> GIVEN ENTRIES
==========

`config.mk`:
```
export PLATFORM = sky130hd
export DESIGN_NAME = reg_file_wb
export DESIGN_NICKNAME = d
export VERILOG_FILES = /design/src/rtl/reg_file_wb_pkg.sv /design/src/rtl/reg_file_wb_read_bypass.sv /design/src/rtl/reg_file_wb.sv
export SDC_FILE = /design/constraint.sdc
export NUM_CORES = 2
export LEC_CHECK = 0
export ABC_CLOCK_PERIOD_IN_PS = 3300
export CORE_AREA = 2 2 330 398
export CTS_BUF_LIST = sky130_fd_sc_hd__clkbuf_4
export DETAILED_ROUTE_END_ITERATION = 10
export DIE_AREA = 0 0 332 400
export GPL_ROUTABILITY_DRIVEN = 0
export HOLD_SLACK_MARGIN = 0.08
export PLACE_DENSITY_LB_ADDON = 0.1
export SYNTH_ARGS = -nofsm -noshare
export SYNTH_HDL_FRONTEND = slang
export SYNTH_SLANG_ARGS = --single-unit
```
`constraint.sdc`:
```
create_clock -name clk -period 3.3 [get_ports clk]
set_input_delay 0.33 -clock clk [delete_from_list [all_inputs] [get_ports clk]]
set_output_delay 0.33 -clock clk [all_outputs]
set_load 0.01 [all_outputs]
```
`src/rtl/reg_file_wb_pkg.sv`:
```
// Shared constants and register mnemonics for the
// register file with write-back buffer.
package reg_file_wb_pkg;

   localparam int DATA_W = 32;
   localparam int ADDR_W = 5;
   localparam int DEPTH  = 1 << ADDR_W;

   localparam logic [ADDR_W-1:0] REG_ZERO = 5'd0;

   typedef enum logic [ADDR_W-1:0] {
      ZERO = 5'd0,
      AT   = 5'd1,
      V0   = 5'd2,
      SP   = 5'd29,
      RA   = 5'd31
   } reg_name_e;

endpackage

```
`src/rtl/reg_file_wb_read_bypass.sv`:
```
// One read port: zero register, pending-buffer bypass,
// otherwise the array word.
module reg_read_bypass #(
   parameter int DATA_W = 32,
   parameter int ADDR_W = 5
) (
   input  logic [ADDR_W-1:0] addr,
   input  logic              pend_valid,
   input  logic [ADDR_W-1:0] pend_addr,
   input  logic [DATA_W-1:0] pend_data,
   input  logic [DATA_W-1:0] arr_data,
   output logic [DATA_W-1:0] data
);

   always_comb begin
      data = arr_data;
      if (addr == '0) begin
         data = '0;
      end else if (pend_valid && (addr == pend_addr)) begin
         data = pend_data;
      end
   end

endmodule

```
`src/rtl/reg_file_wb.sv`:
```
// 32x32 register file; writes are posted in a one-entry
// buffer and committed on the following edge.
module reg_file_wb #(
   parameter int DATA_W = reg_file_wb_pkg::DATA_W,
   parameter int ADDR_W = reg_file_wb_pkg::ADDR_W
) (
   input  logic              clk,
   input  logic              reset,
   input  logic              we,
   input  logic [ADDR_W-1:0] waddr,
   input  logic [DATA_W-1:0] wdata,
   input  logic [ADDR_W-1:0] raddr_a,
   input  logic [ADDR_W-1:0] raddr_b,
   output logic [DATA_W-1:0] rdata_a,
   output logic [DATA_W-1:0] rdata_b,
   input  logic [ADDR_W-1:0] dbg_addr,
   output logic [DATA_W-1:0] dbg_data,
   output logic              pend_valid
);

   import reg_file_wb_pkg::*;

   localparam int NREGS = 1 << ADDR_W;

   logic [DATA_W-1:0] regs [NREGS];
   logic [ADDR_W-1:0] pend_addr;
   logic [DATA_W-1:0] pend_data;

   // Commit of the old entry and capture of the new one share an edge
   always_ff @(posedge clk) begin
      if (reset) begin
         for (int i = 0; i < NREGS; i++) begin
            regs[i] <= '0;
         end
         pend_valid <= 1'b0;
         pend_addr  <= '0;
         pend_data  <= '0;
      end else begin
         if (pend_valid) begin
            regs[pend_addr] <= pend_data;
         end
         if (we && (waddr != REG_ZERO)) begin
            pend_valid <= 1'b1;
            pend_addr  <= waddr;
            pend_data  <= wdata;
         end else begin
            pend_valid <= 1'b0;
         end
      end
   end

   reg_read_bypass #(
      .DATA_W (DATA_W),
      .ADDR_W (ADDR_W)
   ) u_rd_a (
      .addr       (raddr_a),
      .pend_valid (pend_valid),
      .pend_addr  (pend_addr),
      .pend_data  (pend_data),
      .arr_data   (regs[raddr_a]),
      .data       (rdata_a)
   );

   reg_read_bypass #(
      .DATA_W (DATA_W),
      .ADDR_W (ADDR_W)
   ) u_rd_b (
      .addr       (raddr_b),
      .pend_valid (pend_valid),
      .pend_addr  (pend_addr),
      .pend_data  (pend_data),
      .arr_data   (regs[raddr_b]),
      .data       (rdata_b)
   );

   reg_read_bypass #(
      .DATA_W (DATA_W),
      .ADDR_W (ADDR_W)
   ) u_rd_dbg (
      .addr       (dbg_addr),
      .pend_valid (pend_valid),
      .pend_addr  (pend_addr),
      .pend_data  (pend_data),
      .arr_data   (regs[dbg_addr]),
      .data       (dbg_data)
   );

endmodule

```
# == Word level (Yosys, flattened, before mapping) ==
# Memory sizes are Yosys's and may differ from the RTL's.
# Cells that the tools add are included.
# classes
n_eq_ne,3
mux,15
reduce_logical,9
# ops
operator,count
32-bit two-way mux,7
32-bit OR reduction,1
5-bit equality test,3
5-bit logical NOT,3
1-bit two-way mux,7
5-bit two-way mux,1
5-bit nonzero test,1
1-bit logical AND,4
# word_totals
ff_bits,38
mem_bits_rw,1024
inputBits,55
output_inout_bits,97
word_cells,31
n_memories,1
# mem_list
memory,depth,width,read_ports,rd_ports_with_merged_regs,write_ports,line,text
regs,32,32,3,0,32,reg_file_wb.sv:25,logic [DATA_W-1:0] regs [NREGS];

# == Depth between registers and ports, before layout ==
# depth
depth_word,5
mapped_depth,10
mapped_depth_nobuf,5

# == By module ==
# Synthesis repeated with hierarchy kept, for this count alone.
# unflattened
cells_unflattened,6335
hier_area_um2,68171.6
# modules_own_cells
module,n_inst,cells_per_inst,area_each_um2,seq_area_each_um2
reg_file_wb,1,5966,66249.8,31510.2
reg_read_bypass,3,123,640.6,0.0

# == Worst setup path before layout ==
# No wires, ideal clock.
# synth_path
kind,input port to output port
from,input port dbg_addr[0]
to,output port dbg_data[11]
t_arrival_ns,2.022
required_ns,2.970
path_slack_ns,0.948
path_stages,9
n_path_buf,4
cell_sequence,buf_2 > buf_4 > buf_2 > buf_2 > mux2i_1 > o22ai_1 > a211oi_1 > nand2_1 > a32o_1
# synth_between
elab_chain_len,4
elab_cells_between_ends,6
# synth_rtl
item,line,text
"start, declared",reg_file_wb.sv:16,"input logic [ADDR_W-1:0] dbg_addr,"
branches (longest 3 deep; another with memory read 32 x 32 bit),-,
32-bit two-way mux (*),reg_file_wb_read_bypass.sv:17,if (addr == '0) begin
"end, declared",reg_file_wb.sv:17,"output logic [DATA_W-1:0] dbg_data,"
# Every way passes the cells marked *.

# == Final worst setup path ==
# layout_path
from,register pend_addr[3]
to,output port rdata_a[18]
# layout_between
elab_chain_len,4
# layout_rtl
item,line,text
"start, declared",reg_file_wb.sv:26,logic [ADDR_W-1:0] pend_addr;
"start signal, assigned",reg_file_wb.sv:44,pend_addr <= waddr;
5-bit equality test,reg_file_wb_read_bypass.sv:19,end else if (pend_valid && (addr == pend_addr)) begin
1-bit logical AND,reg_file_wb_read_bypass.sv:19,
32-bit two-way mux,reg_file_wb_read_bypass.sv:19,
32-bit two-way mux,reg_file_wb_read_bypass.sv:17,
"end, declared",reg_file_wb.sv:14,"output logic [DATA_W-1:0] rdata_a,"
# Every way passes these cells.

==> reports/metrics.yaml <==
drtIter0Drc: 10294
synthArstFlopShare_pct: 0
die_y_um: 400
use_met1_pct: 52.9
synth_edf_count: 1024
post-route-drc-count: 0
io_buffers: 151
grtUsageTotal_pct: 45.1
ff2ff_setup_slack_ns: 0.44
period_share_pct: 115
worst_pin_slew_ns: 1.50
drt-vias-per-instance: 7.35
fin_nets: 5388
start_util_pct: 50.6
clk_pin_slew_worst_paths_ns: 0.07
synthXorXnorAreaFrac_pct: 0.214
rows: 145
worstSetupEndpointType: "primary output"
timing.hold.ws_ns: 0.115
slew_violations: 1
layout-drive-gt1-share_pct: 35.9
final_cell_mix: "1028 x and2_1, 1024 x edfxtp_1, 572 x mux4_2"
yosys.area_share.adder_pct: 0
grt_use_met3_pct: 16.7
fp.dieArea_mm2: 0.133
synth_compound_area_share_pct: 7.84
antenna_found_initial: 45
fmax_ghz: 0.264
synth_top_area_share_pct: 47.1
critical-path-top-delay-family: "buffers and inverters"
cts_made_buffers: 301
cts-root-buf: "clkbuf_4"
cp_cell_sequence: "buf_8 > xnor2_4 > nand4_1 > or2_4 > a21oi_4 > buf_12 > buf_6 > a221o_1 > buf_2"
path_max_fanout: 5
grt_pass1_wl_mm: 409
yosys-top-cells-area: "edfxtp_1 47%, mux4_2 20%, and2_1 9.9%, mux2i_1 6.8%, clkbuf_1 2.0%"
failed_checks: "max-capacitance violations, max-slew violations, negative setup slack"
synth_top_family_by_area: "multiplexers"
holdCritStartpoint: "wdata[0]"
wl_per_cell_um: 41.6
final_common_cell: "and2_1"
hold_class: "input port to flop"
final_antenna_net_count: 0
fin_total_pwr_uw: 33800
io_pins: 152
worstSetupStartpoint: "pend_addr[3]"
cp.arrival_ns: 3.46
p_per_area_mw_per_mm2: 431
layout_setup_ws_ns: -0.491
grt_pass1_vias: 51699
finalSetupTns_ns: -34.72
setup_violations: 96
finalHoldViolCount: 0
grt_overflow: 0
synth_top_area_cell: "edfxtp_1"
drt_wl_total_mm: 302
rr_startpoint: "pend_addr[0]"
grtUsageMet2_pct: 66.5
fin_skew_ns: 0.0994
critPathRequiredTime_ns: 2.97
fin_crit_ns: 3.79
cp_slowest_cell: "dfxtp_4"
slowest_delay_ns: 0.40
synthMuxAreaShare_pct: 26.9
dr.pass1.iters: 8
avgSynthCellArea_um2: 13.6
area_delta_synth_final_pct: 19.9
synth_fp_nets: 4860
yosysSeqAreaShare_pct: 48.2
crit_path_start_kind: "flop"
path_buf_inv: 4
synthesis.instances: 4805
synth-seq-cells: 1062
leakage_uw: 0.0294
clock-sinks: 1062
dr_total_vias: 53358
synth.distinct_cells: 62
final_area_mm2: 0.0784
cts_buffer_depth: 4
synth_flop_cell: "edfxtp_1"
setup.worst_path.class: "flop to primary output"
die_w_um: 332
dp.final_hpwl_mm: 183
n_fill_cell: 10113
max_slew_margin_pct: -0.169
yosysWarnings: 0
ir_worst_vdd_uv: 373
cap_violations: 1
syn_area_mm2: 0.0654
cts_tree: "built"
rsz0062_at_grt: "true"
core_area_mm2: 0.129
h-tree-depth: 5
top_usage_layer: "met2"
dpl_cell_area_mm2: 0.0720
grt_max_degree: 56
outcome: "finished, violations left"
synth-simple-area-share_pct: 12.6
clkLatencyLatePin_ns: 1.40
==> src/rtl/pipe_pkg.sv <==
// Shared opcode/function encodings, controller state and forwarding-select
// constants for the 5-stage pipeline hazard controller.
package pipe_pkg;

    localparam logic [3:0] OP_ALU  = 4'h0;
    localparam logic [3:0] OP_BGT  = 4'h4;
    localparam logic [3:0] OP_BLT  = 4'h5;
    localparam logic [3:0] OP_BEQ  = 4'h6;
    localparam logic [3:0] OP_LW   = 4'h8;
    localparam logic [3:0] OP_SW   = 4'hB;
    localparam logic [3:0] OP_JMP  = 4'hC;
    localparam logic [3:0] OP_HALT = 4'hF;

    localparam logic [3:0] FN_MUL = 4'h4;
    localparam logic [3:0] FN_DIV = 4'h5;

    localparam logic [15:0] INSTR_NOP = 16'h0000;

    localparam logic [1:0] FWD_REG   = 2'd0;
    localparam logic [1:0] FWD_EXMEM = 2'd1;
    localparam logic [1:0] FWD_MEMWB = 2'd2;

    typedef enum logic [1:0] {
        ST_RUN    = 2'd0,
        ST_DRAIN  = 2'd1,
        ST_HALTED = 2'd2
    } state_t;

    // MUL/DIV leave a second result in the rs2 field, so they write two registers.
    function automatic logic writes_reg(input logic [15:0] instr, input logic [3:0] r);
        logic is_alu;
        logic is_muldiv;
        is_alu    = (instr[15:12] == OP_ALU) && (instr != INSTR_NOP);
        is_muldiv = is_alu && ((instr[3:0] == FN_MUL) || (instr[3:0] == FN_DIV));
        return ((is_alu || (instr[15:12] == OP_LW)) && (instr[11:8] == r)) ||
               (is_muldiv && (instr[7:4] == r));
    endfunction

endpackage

==========

> TRY IT
Your answer should consist only of the lines above between the line holding "h-tree-depth: 5" and the line holding "write two registers.", inclusive, each transcribed exactly.

> EXPECTED ANSWER
h-tree-depth: 5
top_usage_layer: "met2"
dpl_cell_area_mm2: 0.0720
grt_max_degree: 56
outcome: "finished, violations left"
synth-simple-area-share_pct: 12.6
clkLatencyLatePin_ns: 1.40
==> src/rtl/pipe_pkg.sv <==
// Shared opcode/function encodings, controller state and forwarding-select
// constants for the 5-stage pipeline hazard controller.
package pipe_pkg;

    localparam logic [3:0] OP_ALU  = 4'h0;
    localparam logic [3:0] OP_BGT  = 4'h4;
    localparam logic [3:0] OP_BLT  = 4'h5;
    localparam logic [3:0] OP_BEQ  = 4'h6;
    localparam logic [3:0] OP_LW   = 4'h8;
    localparam logic [3:0] OP_SW   = 4'hB;
    localparam logic [3:0] OP_JMP  = 4'hC;
    localparam logic [3:0] OP_HALT = 4'hF;

    localparam logic [3:0] FN_MUL = 4'h4;
    localparam logic [3:0] FN_DIV = 4'h5;

    localparam logic [15:0] INSTR_NOP = 16'h0000;

    localparam logic [1:0] FWD_REG   = 2'd0;
    localparam logic [1:0] FWD_EXMEM = 2'd1;
    localparam logic [1:0] FWD_MEMWB = 2'd2;

    typedef enum logic [1:0] {
        ST_RUN    = 2'd0,
        ST_DRAIN  = 2'd1,
        ST_HALTED = 2'd2
    } state_t;

    // MUL/DIV leave a second result in the rs2 field, so they write two registers.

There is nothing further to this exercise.